▶ _EXERCISE AIM_:
Each line in the entries below that holds the string "instances" is to be listed.
Top of RECORD SET
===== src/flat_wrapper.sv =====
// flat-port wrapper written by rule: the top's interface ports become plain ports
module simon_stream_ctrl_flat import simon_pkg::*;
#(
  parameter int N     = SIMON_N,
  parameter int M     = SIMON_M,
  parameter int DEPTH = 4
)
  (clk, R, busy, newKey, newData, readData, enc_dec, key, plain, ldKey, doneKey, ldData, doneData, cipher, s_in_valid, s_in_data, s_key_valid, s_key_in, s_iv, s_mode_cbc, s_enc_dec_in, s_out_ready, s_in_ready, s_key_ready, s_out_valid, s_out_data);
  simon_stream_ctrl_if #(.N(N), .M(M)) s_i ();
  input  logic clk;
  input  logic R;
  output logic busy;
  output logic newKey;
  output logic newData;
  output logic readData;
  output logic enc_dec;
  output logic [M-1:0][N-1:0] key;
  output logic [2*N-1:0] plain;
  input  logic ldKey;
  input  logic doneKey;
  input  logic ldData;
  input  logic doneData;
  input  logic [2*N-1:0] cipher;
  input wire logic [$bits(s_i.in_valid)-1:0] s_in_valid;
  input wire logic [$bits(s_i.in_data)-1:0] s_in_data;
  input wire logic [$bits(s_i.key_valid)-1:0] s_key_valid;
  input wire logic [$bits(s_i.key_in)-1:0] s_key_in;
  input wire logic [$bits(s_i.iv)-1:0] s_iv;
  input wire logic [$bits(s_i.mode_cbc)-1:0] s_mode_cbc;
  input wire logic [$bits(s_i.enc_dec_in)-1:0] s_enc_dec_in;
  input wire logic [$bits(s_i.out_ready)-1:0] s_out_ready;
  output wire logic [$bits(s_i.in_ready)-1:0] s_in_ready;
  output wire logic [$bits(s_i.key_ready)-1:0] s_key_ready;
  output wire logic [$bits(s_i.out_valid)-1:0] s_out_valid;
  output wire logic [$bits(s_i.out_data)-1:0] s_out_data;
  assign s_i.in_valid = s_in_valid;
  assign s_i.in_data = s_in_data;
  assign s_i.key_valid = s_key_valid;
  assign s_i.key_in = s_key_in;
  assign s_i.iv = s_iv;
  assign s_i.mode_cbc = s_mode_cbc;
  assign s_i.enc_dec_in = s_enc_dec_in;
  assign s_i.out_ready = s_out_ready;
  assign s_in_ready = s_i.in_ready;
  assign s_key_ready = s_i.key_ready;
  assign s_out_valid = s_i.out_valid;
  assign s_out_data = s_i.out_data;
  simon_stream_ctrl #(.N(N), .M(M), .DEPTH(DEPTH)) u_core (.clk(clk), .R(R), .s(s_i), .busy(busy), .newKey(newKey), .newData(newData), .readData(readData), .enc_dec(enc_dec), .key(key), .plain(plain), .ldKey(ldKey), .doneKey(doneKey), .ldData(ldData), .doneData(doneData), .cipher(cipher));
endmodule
Bottom of RECORD SET
Top of RECORD SET
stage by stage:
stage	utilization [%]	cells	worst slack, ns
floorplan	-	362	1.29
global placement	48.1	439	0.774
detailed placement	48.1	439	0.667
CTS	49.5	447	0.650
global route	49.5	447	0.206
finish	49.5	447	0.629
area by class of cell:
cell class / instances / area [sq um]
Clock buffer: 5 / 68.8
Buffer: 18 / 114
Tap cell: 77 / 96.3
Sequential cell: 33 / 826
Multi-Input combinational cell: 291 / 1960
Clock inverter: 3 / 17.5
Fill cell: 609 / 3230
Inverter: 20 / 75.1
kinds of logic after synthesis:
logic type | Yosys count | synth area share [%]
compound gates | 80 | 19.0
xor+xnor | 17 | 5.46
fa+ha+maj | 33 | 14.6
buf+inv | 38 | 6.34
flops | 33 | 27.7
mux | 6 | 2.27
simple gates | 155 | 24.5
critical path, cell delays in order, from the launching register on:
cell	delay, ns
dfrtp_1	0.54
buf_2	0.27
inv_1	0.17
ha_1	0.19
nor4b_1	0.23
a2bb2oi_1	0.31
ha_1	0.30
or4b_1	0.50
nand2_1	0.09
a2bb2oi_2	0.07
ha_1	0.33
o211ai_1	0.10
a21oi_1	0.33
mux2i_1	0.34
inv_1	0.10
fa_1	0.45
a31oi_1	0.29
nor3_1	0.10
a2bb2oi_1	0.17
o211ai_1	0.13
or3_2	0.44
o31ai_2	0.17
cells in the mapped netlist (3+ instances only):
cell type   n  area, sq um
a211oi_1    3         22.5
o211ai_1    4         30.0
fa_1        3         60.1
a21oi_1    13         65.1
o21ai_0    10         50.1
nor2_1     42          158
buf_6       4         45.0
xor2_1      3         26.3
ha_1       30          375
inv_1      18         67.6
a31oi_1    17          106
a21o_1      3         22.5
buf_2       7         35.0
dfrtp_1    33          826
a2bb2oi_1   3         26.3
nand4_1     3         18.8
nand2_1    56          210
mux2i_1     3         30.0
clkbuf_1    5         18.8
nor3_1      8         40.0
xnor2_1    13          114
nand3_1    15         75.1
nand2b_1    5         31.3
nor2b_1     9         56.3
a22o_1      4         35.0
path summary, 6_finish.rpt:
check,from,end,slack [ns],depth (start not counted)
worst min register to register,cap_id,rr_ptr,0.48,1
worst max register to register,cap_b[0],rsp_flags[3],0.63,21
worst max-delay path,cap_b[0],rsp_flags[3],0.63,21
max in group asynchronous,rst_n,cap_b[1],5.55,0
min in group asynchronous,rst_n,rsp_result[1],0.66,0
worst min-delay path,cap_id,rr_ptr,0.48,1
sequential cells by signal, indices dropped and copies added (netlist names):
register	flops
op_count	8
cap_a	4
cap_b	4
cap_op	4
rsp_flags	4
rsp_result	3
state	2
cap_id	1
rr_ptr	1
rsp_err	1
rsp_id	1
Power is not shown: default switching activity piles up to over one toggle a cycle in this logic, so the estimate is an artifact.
Bottom of RECORD SET
▶ _SOLVED EXERCISE_:
cell class / instances / area [sq um]
cells in the mapped netlist (3+ instances only):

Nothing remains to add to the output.